Protect your kids’ future by learning what to avoid in your estate planning. While estate planning is mostly about transferring your wealth, your plan should encompass much more than that. Many individuals shy away from exploring family complexities or addressing emotionally charged matters. However, the truth is that failure to plan, confront tough issues, or neglect practical planning logic can sow the seeds of family dysfunction. While there are numerous ways an improperly handled estate plan can harm your children, the following insights aim to help you protect your kids’ future.
What to Avoid In Your Estate Plan to Protect Your Kids’ Future
Not Being Flexible in Planning
To ensure the effectiveness of your plan, ask numerous “what if” questions and stress-test your strategy. Many plans are made with decisions for present circumstances, which aren’t always the best choice. Let’s consider an example of an inflexible plan: A couple with four children, who are also actively involved with several charities, viewed charity as their fifth child and wanted equal treatment for all. Consequently, they hired an attorney years ago to draft a will that allocated their $1 million estate as follows: $200,000 to each child and the remainder to the listed charities.

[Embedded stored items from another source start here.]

==> src/rtl/cfgp_defines.vh <==
`ifndef CFGP_DEFINES_VH
`define CFGP_DEFINES_VH

// APB byte addresses
`define CFGP_ADDR_W 8
`define CFGP_OFS_KEY 8'h04
`define CFGP_OFS_STATUS 8'h08
`define CFGP_OFS_REFUSED 8'h0C

// Key values
`define CFGP_IO_UNLOCK_KEY 8'hD8
`define CFGP_SELF_PROGRAM_KEY 8'h9D
`define CFGP_KEY_RESET 8'h00

// Window identifiers and field positions
`define CFGP_WIN_IO 0
`define CFGP_WIN_SPM 1
`define CFGP_NUM_WIN 2
`define CFGP_STAT_CNT_LSB 2
`define CFGP_STAT_CNT_MSB 4

// Window length in executed instructions
`define CFGP_WINDOW_INSTR 3'h4
`define CFGP_CNT_W 3

`endif

==> src/rtl/cfgp_apb_slave.v <==
`timescale 1ns/1ns
`default_nettype none
`include "cfgp_defines.vh"

module cfgp_apb_slave #(
    parameter ADDR_W = `CFGP_ADDR_W
) (
    // Clock and reset
    input wire ref_clk_in,
    input wire rst_in,
    // APB
    input wire psel_in,
    input wire penable_in,
    input wire pwrite_in,
    input wire [ADDR_W-1:0] paddr_in,
    input wire [31:0] pwdata_in,
    output wire pready_out,
    output wire pslverr_out,
    output wire [31:0] prdata_out,
    // Register file side
    output wire wr_stb_out,
    output wire [ADDR_W-1:0] addr_out,
    output wire [31:0] wdata_out,
    input wire [31:0] rdata_in,
    input wire hit_in
);
    reg [31:0] prdata_reg;
    reg [31:0] prdata_next;
    wire setup;
    wire access;

    assign setup = psel_in & ~penable_in;
    assign access = psel_in & penable_in;

    // Zero wait states: every access completes in its first access cycle
    assign pready_out = 1'b1;
    assign pslverr_out = access & ~hit_in;
    assign wr_stb_out = access & pwrite_in & hit_in;
    assign addr_out = paddr_in;
    assign wdata_out = pwdata_in;
    assign prdata_out = prdata_reg;

    // Read data captured in the setup cycle so it stands through the access phase
    always @* begin
        prdata_next = prdata_reg;
        if (setup & ~pwrite_in) begin
            prdata_next = hit_in ? rdata_in : 32'h0000_0000;
        end
    end

    always @(posedge ref_clk_in) begin
        if (rst_in) begin
            prdata_reg <= 32'h0000_0000;
        end else begin
            prdata_reg <= prdata_next;
        end
    end
endmodule // cfgp_apb_slave

`default_nettype wire

==> src/rtl/cfgp_config_change_protect.v <==
`timescale 1ns/1ns
`default_nettype none
`include "cfgp_defines.vh"

module cfgp_config_change_protect #(
    parameter ADDR_W = `CFGP_ADDR_W,
    parameter IRQ_W = 2,
    parameter CNT_W = `CFGP_CNT_W
) (
    // Clock and reset
    input wire ref_clk_in,
    input wire rst_in,
    // APB slave
    input wire psel_in,
    input wire penable_in,
    input wire pwrite_in,
    input wire [ADDR_W-1:0] paddr_in,
    input wire [31:0] pwdata_in,
    output wire pready_out,
    output wire pslverr_out,
    output wire [31:0] prdata_out,
    // CPU execution events, one-cycle pulses
    input wire instr_done_in,
    input wire io_write_in,
    input wire mem_access_in,
    input wire sleep_in,
    // Protected write request and its gated strobe
    input wire prot_write_req_in,
    output wire prot_write_ok_out,
    // Memory controller command request and its gated strobe
    input wire nvm_cmd_req_in,
    output wire nvm_cmd_ok_out,
    // Interrupt gating
    input wire [IRQ_W-1:0] irq_pending_in,
    output wire [IRQ_W-1:0] irq_take_out,
    output wire irq_hold_out,
    // Window state
    output wire io_unlocked_out,
    output wire spm_unlocked_out
);
    localparam NW = `CFGP_NUM_WIN;
    localparam WIO = `CFGP_WIN_IO;
    localparam WSP = `CFGP_WIN_SPM;

    // Bus side
    wire wr_stb;
    wire [ADDR_W-1:0] bus_addr;
    wire [31:0] bus_wdata;
    reg [31:0] bus_rdata;
    reg bus_hit;

    // Decoded writes
    wire key_wr;
    wire refused_wr;
    wire [7:0] key_val;
    wire io_key_hit;
    wire spm_key_hit;

    // Window control
    wire [NW-1:0] win_open;
    wire [NW-1:0] win_kill;
    wire [NW-1:0] win_active;
    wire [NW*CNT_W-1:0] win_count;
    wire any_open;
    wire [CNT_W-1:0] remain;

    // Refused attempt flags, software clears by writing one
    reg [1:0] refused_reg;
    reg [1:0] refused_next;
    wire io_refused;
    wire spm_refused;

    // Key register readback
    wire [7:0] key_read;

    cfgp_apb_slave #(
        .ADDR_W(ADDR_W)
    ) u_apb (
        .ref_clk_in(ref_clk_in),
        .rst_in(rst_in),
        .psel_in(psel_in),
        .penable_in(penable_in),
        .pwrite_in(pwrite_in),
        .paddr_in(paddr_in),
        .pwdata_in(pwdata_in),
        .pready_out(pready_out),
        .pslverr_out(pslverr_out),
        .prdata_out(prdata_out),
        .wr_stb_out(wr_stb),
        .addr_out(bus_addr),
        .wdata_out(bus_wdata),
        .rdata_in(bus_rdata),
        .hit_in(bus_hit)
    );

    assign key_wr = wr_stb & (bus_addr == `CFGP_OFS_KEY);
    assign refused_wr = wr_stb & (bus_addr == `CFGP_OFS_REFUSED);
    assign key_val = bus_wdata[7:0];

    // Only the two exact key values open anything; any other value is dropped
    assign io_key_hit = key_wr & (key_val == `CFGP_IO_UNLOCK_KEY);
    assign spm_key_hit = key_wr & (key_val == `CFGP_SELF_PROGRAM_KEY);

    // A new key of one kind ends the other kind's window
    assign win_open[WIO] = io_key_hit;
    assign win_open[WSP] = spm_key_hit;

    // The key write itself arrives on the bus, so io_write_in never carries it
    assign win_kill[WIO] = io_write_in | mem_access_in | sleep_in | spm_key_hit;
    assign win_kill[WSP] = mem_access_in | sleep_in | io_key_hit;

    // One countdown per window, opened by its key and stepped per instruction
    genvar gi;
    generate
        for (gi = 0; gi < NW; gi = gi + 1) begin : g_win
            cfgp_window_timer #(
                .CNT_W(CNT_W),
                .LENGTH(`CFGP_WINDOW_INSTR)
            ) u_timer (
                .ref_clk_in(ref_clk_in),
                .rst_in(rst_in),
                .open_in(win_open[gi]),
                .kill_in(win_kill[gi]),
                .step_in(instr_done_in),
                .active_out(win_active[gi]),
                .count_out(win_count[gi*CNT_W +: CNT_W])
            );
        end
    endgenerate

    assign io_unlocked_out = win_active[WIO];
    assign spm_unlocked_out = win_active[WSP];
    assign any_open = |win_active;

    // Remaining instructions of whichever window is open
    assign remain = win_active[WIO] ? win_count[WIO*CNT_W +: CNT_W]
                                    : win_count[WSP*CNT_W +: CNT_W];

    // Gated strobes; the closing access itself still completes in its cycle
    assign prot_write_ok_out = prot_write_req_in & win_active[WIO];
    assign nvm_cmd_ok_out = nvm_cmd_req_in & win_active[WSP];
    assign io_refused = prot_write_req_in & ~win_active[WIO];
    assign spm_refused = nvm_cmd_req_in & ~win_active[WSP];

    // Requests keep their flags in the interrupt controller; only service waits
    assign irq_hold_out = any_open;
    assign irq_take_out = irq_pending_in & {IRQ_W{~any_open}};

    // Status bits only: the key value itself is never stored or read back
    assign key_read = {6'b00_0000, win_active[WSP], win_active[WIO]};

    // Refused flags: a new refusal in the clearing cycle survives the clear
    always @* begin
        refused_next = refused_reg;
        if (refused_wr) begin
            refused_next = refused_reg & ~bus_wdata[1:0];
        end
        if (io_refused) begin
            refused_next[0] = 1'b1;
        end
        if (spm_refused) begin
            refused_next[1] = 1'b1;
        end
    end

    always @(posedge ref_clk_in) begin
        if (rst_in) begin
            refused_reg <= 2'b00;
        end else begin
            refused_reg <= refused_next;
        end
    end

    // Read decode; unmapped addresses answer with an error
    always @* begin
        bus_rdata = 32'h0000_0000;
        bus_hit = 1'b1;
        case (bus_addr)
            `CFGP_OFS_KEY: begin
                bus_rdata = {24'h00_0000, key_read};
            end
            `CFGP_OFS_STATUS: begin
                bus_rdata[WIO] = win_active[WIO];
                bus_rdata[WSP] = win_active[WSP];
                bus_rdata[`CFGP_STAT_CNT_MSB:`CFGP_STAT_CNT_LSB] = remain;
            end
            `CFGP_OFS_REFUSED: begin
                bus_rdata[1:0] = refused_reg;
            end
            default: begin
                bus_hit = 1'b0;
            end
        endcase
    end
endmodule // cfgp_config_change_protect

`default_nettype wire

==> src/rtl/cfgp_window_timer.v <==
`timescale 1ns/1ns
`default_nettype none
`include "cfgp_defines.vh"

module cfgp_window_timer #(
    parameter CNT_W = `CFGP_CNT_W,
    parameter [CNT_W-1:0] LENGTH = `CFGP_WINDOW_INSTR
) (
    // Clock and reset
    input wire ref_clk_in,
    input wire rst_in,
    // Control
    input wire open_in,
    input wire kill_in,
    input wire step_in,
    // State
    output wire active_out,
    output wire [CNT_W-1:0] count_out
);
    reg [CNT_W-1:0] count_reg;
    reg [CNT_W-1:0] count_next;

    assign active_out = (count_reg != {CNT_W{1'b0}});
    assign count_out = count_reg;

    // A fresh key restarts the window even if a closing access lands alongside
    always @* begin
        count_next = count_reg;
        if (open_in) begin
            count_next = LENGTH;
        end else if (kill_in) begin
            count_next = {CNT_W{1'b0}};
        end else if (step_in && active_out) begin
            count_next = count_reg - {{(CNT_W-1){1'b0}}, 1'b1};
        end
    end

    always @(posedge ref_clk_in) begin
        if (rst_in) begin
            count_reg <= {CNT_W{1'b0}};
        end else begin
            count_reg <= count_next;
        end
    end
endmodule // cfgp_window_timer

`default_nettype wire

==> config.mk <==
export PLATFORM = sky130hd
export DESIGN_NAME = cfgp_config_change_protect
export DESIGN_NICKNAME = d
export VERILOG_FILES = /design/src/rtl/cfgp_apb_slave.v /design/src/rtl/cfgp_config_change_protect.v /design/src/rtl/cfgp_window_timer.v
export VERILOG_INCLUDE_DIRS = /design/src /design/src/rtl
export SDC_FILE = /design/constraint.sdc
export NUM_CORES = 1
export LEC_CHECK = 0
export CORE_ASPECT_RATIO = 1.2
export CORE_UTILIZATION = 59
export CTS_BUF_LIST = sky130_fd_sc_hd__clkbuf_8
export DETAILED_ROUTE_END_ITERATION = 8
export DONT_BUFFER_PORTS = 1
export HOLD_SLACK_MARGIN = 0.1
export PLACE_DENSITY_LB_ADDON = 0.15
export RECOVER_POWER = 100
export SYNTH_ARGS = -nofsm -noshare
export SYNTH_HDL_FRONTEND = slang
export SYNTH_SLANG_ARGS = --single-unit
==> constraint.sdc <==
create_clock -name ref_clk_in -period 1.5 [get_ports ref_clk_in]
set_input_delay 0.15 -clock ref_clk_in [delete_from_list [all_inputs] [get_ports ref_clk_in]]
set_output_delay 0.15 -clock ref_clk_in [all_outputs]
set_load 0.1 [all_outputs]
==> run summary <==
From bottom edge to top edge, the die measures 50.5 um. The later-pin clock latency in the skew report is 250 ps. The biggest area contributor in the post-synthesis netlist is sky130_fd_sc_hd__dfxtp_1. The power consumption came out at 0.00109 W. The number of ports placed on the die boundary is 94. Row generation in the floorplan step produced 17 rows.

The average cell area after synthesis came out at 8.39 um2. In this run, synthesis inferred 0 flip-flops with an integrated enable. The area fraction of the dominant cell type after synthesis is 22.5%. The sequential element share of the synthesized area is 22.5%. Global routing finished with a remaining overflow of 0. The worst vdd rail ir drop is 0.709 mV.

The final routed wirelength across all metal layers came out at 3610 um. The number of sinks on the clock net came out at 13. The via count of the first global-routing pass is 1078. Yosys instantiated no cell more often than sky130_fd_sc_hd__buf_4. The smallest setup slack after layout came out at -149 ps. The compound-gate portion of the synthesized area is 20.0%. The worst setup skew after layout came out at 1.99 ps.

The basic-gate share of the synthesized area counting and, or, nand and nor cells is 29.2%. The number of antenna violations at the first check in global routing is 0. The synthesized-area fraction occupied by adder cells is 4.32%. The first-pass GRT wire length is 4500 um. The number of buffers inserted during clock tree synthesis came out at 3. Routability-driven placement finished with a final weighted congestion of 0.821.

Setup repair after global routing could not meet its margin everywhere. The register with the most flip-flops in the layout has 6 of them. The transition time at the pin with the least slew margin is 546 ps. The final count of pins violating max slew was 0. The layout cell share with drive strength beyond 1 is 44.5%.

The main combinational cell family by area after synthesis is simple AND/OR/NAND/NOR gates. The wire-length estimate of the detail-placed layout is 1820 um. The first detailed-routing pass ran for 4 iterations.

The die is 42.4 um wide. The time the final worst path needs with I/O delays and setup came out at 1650 ps. The flow ran to the end, but the final reports show violations. The area added between synthesis and finish came out at 44.3%.

The main flop type after synthesis is sky130_fd_sc_hd__dfxtp_1. After the first detailed-routing iteration, the DRC count stood at 31. The post-layout net count is 240. The worst-case clock buffer depth came out at 2. STA classifies the critical path startpoint as a register.

The number of cells produced by synthesis is 138. The starting density of the core is 62.5%. After synthesis, the most frequently instantiated cells are sky130_fd_sc_hd__buf_4 (29), sky130_fd_sc_hd__dfxtp_1 (13), sky130_fd_sc_hd__nand2_1 (13).

The number of H-tree levels is 1. The clock-pin transition on the worst setup and hold timing paths came out at 60 ps. The worst slew margin relative to its limit came out at 63.8%. The post-layout utilization of the core came out at 90.3%. TritonCTS built the clock tree. In the final routed layout, each cell accounts on average for 18.0 um. The multiplexer fraction of the synthesized cell area came out at 0%. Global routing used 27.5% of the available tracks across all layers.

Setup violations remaining at the end of the flow were counted as 16. The count of nets left with antenna violations after detail routing came out at 0. The DRC violation count after routing is 0.

The port buffer count came out at 0. The worst setup path is of the register to register kind. The placeable core region came out at 1850 um2. The achievable frequency came out at 0.606 GHz.

In this run the clock root is driven by a sky130_fd_sc_hd__clkbuf_8. Power spread over the standard cell area amounts to 655 nW/um2. The total count of hold-check failures in the final report is 0. The via density per instance is 5.84. The full die area came out at 2140 um2. The data arrival time of the critical path came out at 1780 ps. The path class of the tightest hold or removal check is input port to register.

0 antenna diodes ended up in the layout. After synthesis, the netlist uses 45 different library cells. By area the synthesized netlist is led by sky130_fd_sc_hd__dfxtp_1 (22%), sky130_fd_sc_hd__buf_4 (19%), sky130_fd_sc_hd__ha_1 (4.3%).

The count of maximum capacitance violations came out at 0. The static power due to leakage came out at 0.714 nW. The largest net degree at the start of global routing is 10.

The mapped netlist covers 1160 um2. The fraction of synthesized cell area in xor and xnor cells is 1.51%. Summing over every cut layer, the via total after detailed routing is 1174. The worst setup path is captured at a register. The setup TNS after final layout came out at -1020 ps. The share of synthesized registers carrying an async set or reset is 0%.

For the worst setup path, the data required time is 1630 ps. The final reports fail on negative setup slack. The maximum fanout count along the critical path came out at 6. The portion of the clock cycle consumed by the worst path in the final layout is 110%. The synthesis-stage register bit count came out at 13. The warning count from the yosys run is 0.
## final timing paths
| check | start | to | slack (ps) | cells after the start |
|---|---|---|---|---|
| worst max-delay path | g_win[1].u_timer.count_out[0] | g_win[1].u_timer.count_out[0] | -150 | 9 |
| worst min-delay path | instr_done_in | g_win[0].u_timer.count_out[1] | 100 | 2 |
| worst max register to register | g_win[1].u_timer.count_out[0] | g_win[1].u_timer.count_out[0] | -150 | 9 |
| worst min register to register | u_apb.prdata_out[1] | u_apb.prdata_out[1] | 460 | 2 |
## per-layer routing
metal  share of wire, %  global-route usage [%]
met4                2.7                    14.1
met1                 37                    27.2
met2                 55                    53.6
met5                  0                       0
met3                6.2                    4.32
## repair_timing
item	4_1_cts	5_1_grt
buffers inserted	14	8
hold endpoints to repair	11	0
pin swaps	6	16
gates resized for setup	10	21
endpoints found under the setup margin	8	14
hold buffers	7	0
## final cells by class
cell class	instances	area [um2]
multi-input combinational	113	871
timing repair buffer	45	418
sequential	13	265
fill	76	180
inverter	7	47.5
clock buffer	3	41.3
tap	19	23.8
clock inverter	1	3.75
## worst max-delay path, cell delays in order, from the launching register on
cell and delay (ps):
sky130_fd_sc_hd__dfxtp_2 330, sky130_fd_sc_hd__inv_2 80, sky130_fd_sc_hd__ha_4 140, sky130_fd_sc_hd__nor2b_4 220, sky130_fd_sc_hd__clkinvlp_4 170, sky130_fd_sc_hd__buf_4 160, sky130_fd_sc_hd__buf_6 110, sky130_fd_sc_hd__nand2_1 100
sky130_fd_sc_hd__xnor2_1 150, sky130_fd_sc_hd__nor2_1 70
## where the power goes
part	switching (W)	total (W)	leakage, nW	internal (W)
Sequential	0.00000280	0.000352	0.107	0.000349
Combinational	0.000372	0.000430	0.580	0.0000579
Clock	0.000131	0.000312	0.0269	0.000181
## through the flow
| step | hold slack, ps | area [um2] | setup WS [ps] | cells |
|---|---|---|---|---|
| after floorplan | 225 | 1320 | -304 | 164 |
| after global placement | 223 | 1270 | -39.3 | 168 |
| after detailed placement | 223 | 1270 | -38.7 | 168 |
| after CTS | 101 | 1520 | -74.6 | 193 |
| after global routing | 108 | 1670 | -194 | 201 |
| final | 101 | 1670 | -149 | 201 |
## logic make-up after synthesis
group | count (synthesis)
AO/OA/AOI/OAI | 28
flip-flops | 13
adder cells (fa/ha/maj) | 4
XOR/XNOR | 2
buffers and inverters | 38
AND/OR/NAND/NOR | 51
other | 2
## layout by cell type (no fill, tap or decap), types with 3 or more instances in the layout
cell                             n
sky130_fd_sc_hd__buf_4          22
sky130_fd_sc_hd__dlygate4sd3_1   7
sky130_fd_sc_hd__and3_1          3
sky130_fd_sc_hd__buf_6           6
sky130_fd_sc_hd__and3_4          3
sky130_fd_sc_hd__nor3b_1         3
sky130_fd_sc_hd__ha_4            3
sky130_fd_sc_hd__a21oi_2         4
sky130_fd_sc_hd__buf_12          3
sky130_fd_sc_hd__conb_1         28
sky130_fd_sc_hd__nor2_1          4
sky130_fd_sc_hd__nand2_1        11
sky130_fd_sc_hd__dfxtp_1         9
sky130_fd_sc_hd__a21oi_1         5
sky130_fd_sc_hd__a21o_1          3
sky130_fd_sc_hd__clkbuf_8        3
sky130_fd_sc_hd__clkbuf_2        5
sky130_fd_sc_hd__dfxtp_2         4
No activity file was read; power rests on OpenSTA's default activity.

Although this plan may have sufficed initially, it became dangerously inflexible over time. When the couple finally consulted a new estate planner more than 15 years later, their estate had grown to $10 million. Ideally, they would have wanted to pass $2.5 million to each child and their chosen charities. However, due to the rigidity of their old will, if they had passed away without signing a new one, each child would have received $200,000, and the charities would have shared $9.2 million. This outcome was far from their intentions.

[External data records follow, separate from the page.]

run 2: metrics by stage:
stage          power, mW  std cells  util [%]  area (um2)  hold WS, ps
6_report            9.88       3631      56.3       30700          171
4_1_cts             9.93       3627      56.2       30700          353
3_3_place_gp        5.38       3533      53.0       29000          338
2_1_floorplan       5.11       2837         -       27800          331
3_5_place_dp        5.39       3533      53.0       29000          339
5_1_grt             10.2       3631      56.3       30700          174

In the above case, the original will might have been intended to ensure that each child received a minimum amount before any funds went to charity. However, the wills were drafted in a way that a substantial increase in the estate would result in the opposite of their intentions. A smarter approach would have been to bequeath the first $800,000 equally to the children and distribute the excess equally among each child and the charities. Whatever your desire, make sure your priorities are reflected in your plan.
Neglecting Children’s Attitudes and Beliefs
Naming your oldest son as the executor might seem like the right thing to do, but will he truly act fairly and objectively? What happens when a decision arises that puts his interests in conflict with those of another child? Does he possess the temperament and values required for a fiduciary role?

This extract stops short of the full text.